Protein kinase C phosphorylates the inhibitory guanine-nucleotide-binding regulatory component and apparently suppresses its function in hormonal inhibition of adenylate cyclase.

Human platelet membrane proteins were phosphorylated by exogenous, partially purified Ca2+-activated phospholipid-dependent protein kinase (protein kinase C). The phosphorylation of one of the major substrates for protein kinase C (Mr = 41 000) was specifically suppressed by the beta subunit of the inhibitory guanine-nucleotide-binding regulatory component (Gi, Ni) of adenylate cyclase.
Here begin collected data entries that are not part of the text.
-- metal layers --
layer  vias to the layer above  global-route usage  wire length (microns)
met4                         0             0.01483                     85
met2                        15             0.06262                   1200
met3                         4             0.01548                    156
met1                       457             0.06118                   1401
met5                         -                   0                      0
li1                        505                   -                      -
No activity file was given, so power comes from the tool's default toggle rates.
`./config.mk`:
```
export PLATFORM = sky130hd
export DESIGN_NAME = ctr
export DESIGN_NICKNAME = ctr
export VERILOG_FILES = /design/flow/design.v
export SDC_FILE = /design/flow/constraint.sdc
export NUM_CORES = 4
export LEC_CHECK = 1
export CORE_AREA = 10 10 70 70
export DIE_AREA = 0 0 80 80
```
The free alpha subunit of Gi (Mr = 41 000) also served as an excellent substrate for the kinase (greater than 0.5 mol phosphate incorporated per mol of subunit), but the Gi oligomer (alpha X beta X gamma) did not. Treatment of cyc- S49 lymphoma cells, which are deficient in Gs/Ns (the stimulatory component) but contain functional Gi/Ni, with the phorbol ester, 12-O-tetradecanoylphorbol 13-acetate, a potent activator of protein kinase C, did not alter stimulation of adenylate cyclase catalytic activity by forskolin, whereas the Gi/Ni-mediated inhibition of the cyclase by the hormone, somatostatin, was impaired in these membranes. The results suggest that the alpha subunit of the inhibitory guanine-nucleotide-binding regulatory component of adenylate cyclase may be a physiological substrate for protein kinase C and that the function of the component in transducing inhibitory hormonal signals to adenylate cyclase is altered by its phosphorylation.